В драматическом театре действительная жизнь отражается прежде всего в действиях и переживаниях актеров. Пушкин, столь скептически относившийся к внешнему правдоподобию в театре, первым провозгласил принцип его внутреннего правдоподобия. Вспомним его знаменитое изречение, которое так любил повторять Станиславский: «Истина страстей, правдоподобие чувствований в предполагаемых (по Станиславскому -- «в предлагаемых». -- Б.3.) обстоятельствах». Поэтому истинное новаторство в театре должно включать в себя заботу о совершенствовании актерской игры, поиски средств к тому, чтобы делать ее все более правдивой, глубокой и выразительной. Практические успехи, достигнутые Станиславским на этом пути, обусловили дальнейшую эволюцию «системы» и сделали ее величайшим достижением театральной культуры; они определили собою ее непреходящее значение в качестве общепризнанного, научно обоснованного метода актерского творчества.
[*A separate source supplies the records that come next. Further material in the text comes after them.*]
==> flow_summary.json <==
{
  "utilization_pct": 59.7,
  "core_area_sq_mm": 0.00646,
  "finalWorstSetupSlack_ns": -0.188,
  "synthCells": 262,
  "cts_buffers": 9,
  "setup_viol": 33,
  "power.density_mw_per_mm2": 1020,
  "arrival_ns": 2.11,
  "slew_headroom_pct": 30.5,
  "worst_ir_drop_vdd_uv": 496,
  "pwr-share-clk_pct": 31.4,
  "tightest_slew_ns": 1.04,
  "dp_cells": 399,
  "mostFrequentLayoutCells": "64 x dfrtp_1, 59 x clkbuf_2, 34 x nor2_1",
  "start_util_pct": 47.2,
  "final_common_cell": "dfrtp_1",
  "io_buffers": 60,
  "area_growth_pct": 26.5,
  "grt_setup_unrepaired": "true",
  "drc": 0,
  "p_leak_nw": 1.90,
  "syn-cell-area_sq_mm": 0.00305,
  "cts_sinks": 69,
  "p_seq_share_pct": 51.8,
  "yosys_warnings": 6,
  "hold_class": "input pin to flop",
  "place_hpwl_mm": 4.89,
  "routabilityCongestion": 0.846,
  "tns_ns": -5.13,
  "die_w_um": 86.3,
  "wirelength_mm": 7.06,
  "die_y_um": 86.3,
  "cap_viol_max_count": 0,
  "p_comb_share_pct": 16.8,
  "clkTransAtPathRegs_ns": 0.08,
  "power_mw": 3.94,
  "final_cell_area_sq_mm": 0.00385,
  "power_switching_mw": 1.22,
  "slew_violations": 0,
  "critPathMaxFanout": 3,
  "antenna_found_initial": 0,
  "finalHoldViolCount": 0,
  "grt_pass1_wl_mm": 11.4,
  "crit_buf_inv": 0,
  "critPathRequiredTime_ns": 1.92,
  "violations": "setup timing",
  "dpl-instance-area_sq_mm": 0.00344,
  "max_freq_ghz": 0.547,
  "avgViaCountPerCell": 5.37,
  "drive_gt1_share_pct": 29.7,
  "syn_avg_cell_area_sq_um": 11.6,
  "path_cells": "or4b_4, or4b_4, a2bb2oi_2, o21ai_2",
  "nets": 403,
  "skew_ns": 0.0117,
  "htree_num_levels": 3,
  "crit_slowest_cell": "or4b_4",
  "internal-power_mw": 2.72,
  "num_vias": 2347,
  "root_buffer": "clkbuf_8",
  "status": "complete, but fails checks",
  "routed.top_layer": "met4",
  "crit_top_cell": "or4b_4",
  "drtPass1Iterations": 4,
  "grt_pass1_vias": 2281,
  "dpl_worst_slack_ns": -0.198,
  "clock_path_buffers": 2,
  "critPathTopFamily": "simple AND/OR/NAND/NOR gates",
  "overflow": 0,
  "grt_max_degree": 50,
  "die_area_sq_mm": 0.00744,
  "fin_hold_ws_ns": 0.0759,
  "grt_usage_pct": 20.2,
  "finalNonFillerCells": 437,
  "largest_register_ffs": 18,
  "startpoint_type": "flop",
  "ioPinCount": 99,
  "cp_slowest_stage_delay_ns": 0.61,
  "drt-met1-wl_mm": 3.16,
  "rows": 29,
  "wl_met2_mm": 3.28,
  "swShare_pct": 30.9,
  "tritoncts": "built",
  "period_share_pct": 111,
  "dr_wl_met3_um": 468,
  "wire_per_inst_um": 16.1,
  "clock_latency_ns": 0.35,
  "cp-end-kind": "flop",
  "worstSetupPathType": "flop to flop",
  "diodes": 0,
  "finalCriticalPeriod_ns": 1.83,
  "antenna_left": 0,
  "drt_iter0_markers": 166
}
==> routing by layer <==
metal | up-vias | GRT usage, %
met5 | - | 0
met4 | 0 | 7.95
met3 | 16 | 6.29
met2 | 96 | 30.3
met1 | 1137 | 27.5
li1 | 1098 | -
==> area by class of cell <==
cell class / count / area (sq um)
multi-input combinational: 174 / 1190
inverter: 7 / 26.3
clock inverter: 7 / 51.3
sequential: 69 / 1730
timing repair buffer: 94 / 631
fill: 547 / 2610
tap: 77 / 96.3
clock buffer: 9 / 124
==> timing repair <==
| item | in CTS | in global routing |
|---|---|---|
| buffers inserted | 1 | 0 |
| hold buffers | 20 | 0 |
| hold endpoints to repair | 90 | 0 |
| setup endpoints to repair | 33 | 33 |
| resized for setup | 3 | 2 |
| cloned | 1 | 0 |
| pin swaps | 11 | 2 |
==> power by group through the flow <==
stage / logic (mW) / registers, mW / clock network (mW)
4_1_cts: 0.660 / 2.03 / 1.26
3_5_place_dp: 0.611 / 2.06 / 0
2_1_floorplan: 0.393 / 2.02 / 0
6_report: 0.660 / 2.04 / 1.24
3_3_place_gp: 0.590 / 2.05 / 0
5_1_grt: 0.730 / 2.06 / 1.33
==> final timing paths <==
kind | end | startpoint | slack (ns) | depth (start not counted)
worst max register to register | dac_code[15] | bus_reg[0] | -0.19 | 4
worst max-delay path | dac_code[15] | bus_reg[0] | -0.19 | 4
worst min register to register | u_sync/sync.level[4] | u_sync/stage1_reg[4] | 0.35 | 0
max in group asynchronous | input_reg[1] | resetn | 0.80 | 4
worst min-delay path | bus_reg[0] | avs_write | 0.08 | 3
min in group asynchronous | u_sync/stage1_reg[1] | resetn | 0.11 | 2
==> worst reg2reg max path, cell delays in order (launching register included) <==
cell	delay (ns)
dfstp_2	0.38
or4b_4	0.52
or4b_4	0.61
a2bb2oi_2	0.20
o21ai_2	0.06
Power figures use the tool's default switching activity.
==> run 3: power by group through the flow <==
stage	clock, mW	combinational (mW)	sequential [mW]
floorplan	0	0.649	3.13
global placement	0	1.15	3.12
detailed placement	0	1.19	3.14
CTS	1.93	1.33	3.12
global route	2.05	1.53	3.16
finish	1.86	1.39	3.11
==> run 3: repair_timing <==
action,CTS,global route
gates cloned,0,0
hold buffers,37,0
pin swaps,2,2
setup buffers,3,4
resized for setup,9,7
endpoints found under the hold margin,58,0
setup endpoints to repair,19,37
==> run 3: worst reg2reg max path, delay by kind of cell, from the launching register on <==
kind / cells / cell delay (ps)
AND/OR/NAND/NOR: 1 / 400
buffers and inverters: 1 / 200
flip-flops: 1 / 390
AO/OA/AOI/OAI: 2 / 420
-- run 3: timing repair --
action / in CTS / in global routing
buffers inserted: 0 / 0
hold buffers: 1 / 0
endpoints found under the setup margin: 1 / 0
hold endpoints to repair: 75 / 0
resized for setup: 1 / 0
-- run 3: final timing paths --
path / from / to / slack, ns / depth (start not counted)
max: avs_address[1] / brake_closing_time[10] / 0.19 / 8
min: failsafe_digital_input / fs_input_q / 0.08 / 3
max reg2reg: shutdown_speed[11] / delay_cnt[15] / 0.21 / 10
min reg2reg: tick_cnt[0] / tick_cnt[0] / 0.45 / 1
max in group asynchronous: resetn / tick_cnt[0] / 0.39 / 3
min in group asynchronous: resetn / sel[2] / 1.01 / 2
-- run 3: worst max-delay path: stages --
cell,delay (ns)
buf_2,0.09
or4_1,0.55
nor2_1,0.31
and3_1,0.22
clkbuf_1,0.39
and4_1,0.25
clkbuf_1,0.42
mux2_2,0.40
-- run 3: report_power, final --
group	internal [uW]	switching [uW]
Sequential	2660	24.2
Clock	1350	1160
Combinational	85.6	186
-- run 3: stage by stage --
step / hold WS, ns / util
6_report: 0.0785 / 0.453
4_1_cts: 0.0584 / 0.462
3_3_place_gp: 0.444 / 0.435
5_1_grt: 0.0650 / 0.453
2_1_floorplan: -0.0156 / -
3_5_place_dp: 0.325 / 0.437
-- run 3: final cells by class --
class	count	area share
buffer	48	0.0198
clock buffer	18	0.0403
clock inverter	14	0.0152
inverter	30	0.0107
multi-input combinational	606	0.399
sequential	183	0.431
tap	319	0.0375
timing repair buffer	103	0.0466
В своих сочинениях Станиславский признается, что вначале он был режиссером-деспотом и распоряжался актерами, как манекенами, но потом, изучая естественную природу актерского творчества, открывая в этой области один за другим новые законы, он пришел постепенно к убеждению, что режиссерский деспотизм противоречит самой природе театра и что основанное на нем искусство не может быть полноценным. Только творческое взаимодействие между режиссером и актером обеспечивает полноценный художественный результат.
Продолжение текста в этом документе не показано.